> [Work request]: After finding the line containing "wire i_8_16 = s8 | s16;" below, please output that line and each following one through the line containing "bsh = (16'h0001", exactly as written.

> [Provided entries]:
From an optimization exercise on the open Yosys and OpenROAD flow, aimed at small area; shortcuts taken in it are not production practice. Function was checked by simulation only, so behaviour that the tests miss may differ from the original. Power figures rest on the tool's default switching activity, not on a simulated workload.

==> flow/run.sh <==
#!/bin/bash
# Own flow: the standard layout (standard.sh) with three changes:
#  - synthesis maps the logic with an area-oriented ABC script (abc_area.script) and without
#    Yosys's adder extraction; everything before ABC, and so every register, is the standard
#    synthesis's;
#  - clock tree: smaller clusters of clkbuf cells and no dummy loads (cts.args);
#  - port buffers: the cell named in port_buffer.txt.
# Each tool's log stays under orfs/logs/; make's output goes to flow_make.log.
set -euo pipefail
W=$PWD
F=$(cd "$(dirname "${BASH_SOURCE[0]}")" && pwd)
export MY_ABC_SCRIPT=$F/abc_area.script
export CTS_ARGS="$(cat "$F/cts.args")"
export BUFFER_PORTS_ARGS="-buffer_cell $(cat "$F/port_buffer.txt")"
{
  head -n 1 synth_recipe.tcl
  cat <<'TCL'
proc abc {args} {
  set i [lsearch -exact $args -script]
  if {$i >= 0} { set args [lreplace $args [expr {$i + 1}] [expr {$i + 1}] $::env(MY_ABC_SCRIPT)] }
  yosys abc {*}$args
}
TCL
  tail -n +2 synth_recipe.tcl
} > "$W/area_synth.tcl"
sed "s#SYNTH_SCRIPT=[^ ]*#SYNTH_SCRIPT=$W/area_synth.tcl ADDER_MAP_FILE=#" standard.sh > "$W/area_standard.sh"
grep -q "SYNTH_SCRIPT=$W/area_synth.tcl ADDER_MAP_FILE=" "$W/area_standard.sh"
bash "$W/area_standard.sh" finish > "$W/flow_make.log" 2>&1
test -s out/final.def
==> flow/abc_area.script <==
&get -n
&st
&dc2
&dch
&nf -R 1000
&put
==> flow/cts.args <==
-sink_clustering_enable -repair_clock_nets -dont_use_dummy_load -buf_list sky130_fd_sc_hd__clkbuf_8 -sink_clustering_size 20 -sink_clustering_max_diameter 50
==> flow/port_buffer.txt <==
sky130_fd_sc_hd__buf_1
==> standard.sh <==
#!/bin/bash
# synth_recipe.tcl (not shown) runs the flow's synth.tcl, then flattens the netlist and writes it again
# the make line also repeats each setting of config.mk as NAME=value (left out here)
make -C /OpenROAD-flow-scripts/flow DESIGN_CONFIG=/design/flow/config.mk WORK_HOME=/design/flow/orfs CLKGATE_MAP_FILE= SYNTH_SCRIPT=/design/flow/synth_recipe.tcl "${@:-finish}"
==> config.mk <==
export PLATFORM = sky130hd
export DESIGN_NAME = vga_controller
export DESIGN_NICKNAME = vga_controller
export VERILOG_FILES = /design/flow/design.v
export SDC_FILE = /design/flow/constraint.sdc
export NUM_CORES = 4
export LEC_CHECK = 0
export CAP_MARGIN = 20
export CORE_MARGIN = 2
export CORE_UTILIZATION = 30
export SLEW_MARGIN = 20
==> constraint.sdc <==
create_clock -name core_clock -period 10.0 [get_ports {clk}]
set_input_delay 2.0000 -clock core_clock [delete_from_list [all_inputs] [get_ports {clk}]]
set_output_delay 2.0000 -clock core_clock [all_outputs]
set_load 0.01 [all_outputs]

==

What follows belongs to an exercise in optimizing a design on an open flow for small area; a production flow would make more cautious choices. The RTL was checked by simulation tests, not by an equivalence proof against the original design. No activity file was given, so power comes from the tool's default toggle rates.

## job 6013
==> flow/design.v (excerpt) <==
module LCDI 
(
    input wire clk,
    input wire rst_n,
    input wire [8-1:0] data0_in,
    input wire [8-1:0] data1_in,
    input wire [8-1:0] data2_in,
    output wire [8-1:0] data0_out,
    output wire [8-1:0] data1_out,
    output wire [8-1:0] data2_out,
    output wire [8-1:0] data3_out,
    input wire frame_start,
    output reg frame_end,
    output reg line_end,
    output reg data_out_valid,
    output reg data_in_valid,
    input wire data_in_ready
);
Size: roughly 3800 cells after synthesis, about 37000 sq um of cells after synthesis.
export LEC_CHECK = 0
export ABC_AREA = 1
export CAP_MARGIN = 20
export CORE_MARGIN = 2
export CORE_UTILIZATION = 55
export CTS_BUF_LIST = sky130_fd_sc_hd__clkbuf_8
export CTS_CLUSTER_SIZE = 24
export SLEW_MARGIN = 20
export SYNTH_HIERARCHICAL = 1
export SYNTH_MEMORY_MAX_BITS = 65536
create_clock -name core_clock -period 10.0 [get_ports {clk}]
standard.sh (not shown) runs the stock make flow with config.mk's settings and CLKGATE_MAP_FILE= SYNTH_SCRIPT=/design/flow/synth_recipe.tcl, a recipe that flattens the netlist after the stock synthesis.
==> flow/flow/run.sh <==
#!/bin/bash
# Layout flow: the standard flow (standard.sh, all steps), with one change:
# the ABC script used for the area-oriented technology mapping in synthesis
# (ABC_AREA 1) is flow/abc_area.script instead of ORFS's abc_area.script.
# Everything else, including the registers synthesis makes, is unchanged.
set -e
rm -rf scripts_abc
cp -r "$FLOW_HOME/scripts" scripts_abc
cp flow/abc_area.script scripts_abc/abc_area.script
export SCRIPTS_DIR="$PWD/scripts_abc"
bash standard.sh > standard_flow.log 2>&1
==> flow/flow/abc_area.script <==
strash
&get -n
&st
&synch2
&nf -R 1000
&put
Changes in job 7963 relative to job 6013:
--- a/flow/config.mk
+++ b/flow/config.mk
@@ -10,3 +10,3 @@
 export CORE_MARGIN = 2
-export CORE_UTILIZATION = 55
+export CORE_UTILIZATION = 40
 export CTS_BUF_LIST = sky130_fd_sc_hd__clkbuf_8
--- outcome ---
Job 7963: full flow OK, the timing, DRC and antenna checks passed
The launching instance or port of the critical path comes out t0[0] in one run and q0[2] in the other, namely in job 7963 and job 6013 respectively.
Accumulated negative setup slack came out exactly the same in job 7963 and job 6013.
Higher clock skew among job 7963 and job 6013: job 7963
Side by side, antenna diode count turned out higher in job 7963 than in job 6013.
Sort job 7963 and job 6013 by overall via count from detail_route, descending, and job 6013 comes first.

==

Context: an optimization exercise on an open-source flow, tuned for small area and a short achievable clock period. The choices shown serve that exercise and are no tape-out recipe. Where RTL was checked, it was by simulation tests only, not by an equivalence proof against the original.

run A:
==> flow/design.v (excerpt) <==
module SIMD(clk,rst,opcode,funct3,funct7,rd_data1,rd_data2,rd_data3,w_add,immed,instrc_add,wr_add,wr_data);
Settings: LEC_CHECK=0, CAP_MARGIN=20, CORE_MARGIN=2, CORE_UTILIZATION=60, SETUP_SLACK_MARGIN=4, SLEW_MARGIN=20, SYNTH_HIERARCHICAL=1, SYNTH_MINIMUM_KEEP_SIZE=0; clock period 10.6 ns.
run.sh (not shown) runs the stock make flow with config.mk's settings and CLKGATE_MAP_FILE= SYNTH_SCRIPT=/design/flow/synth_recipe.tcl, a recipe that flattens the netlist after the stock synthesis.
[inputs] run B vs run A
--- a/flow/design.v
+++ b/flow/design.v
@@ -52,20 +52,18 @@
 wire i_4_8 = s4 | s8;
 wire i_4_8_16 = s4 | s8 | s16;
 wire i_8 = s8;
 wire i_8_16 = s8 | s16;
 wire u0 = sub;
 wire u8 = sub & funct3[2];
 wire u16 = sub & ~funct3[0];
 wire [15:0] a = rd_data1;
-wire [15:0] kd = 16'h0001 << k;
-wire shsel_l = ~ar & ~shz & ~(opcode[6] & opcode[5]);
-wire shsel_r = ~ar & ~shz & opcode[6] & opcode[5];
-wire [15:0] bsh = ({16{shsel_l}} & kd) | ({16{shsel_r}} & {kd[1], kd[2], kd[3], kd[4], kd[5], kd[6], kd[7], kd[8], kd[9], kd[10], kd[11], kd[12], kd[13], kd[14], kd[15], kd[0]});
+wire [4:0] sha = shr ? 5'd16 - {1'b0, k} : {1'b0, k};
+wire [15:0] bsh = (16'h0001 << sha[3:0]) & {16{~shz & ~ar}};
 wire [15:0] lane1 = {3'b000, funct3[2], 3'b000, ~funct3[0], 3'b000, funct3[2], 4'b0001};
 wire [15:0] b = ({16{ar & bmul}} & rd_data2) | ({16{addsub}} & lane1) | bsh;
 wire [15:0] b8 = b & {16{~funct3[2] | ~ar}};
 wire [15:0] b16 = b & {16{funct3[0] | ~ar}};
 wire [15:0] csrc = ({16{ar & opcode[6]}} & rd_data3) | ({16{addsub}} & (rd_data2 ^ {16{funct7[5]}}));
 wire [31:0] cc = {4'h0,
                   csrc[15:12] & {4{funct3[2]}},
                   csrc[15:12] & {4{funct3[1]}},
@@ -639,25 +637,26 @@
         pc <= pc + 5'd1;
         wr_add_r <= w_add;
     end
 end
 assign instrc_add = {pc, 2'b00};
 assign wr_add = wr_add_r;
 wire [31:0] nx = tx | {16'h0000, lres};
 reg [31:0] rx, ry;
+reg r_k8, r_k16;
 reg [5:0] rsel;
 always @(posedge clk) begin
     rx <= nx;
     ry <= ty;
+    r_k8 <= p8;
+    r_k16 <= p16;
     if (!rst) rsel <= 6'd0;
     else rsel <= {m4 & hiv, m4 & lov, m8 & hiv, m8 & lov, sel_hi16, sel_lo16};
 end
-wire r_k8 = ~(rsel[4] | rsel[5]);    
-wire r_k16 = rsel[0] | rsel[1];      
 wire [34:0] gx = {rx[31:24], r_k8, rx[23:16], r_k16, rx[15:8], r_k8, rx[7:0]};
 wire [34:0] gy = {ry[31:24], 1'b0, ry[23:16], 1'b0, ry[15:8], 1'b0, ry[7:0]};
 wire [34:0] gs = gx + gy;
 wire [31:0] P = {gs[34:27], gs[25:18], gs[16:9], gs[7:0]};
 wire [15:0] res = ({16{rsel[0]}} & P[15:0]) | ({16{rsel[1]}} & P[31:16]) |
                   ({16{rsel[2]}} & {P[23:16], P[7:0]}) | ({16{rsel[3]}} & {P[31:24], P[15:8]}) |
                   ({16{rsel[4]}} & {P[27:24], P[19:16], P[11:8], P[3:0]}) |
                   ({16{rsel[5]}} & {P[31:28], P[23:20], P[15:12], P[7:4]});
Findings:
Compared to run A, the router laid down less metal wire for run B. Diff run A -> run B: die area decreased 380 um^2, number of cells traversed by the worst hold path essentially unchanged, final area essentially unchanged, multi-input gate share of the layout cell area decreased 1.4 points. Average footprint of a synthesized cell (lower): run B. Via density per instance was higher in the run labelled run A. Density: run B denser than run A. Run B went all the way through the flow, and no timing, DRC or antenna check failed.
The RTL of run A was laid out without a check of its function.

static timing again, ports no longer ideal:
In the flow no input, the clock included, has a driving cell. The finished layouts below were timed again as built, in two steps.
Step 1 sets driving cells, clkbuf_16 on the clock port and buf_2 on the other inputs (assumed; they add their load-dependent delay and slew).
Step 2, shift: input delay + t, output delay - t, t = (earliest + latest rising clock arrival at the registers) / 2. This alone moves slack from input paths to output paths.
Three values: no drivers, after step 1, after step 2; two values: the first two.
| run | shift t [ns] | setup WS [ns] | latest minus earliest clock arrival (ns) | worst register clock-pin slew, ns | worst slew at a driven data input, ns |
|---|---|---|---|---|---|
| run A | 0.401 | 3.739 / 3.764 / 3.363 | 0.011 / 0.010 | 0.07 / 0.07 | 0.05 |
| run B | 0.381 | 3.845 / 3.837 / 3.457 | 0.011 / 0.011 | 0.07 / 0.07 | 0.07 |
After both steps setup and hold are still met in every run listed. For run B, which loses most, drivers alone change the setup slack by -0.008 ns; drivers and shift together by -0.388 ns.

> [Response to this task]:
 wire i_8_16 = s8 | s16;
 wire u0 = sub;
 wire u8 = sub & funct3[2];
 wire u16 = sub & ~funct3[0];
 wire [15:0] a = rd_data1;
-wire [15:0] kd = 16'h0001 << k;
-wire shsel_l = ~ar & ~shz & ~(opcode[6] & opcode[5]);
-wire shsel_r = ~ar & ~shz & opcode[6] & opcode[5];
-wire [15:0] bsh = ({16{shsel_l}} & kd) | ({16{shsel_r}} & {kd[1], kd[2], kd[3], kd[4], kd[5], kd[6], kd[7], kd[8], kd[9], kd[10], kd[11], kd[12], kd[13], kd[14], kd[15], kd[0]});
+wire [4:0] sha = shr ? 5'd16 - {1'b0, k} : {1'b0, k};
+wire [15:0] bsh = (16'h0001 << sha[3:0]) & {16{~shz & ~ar}};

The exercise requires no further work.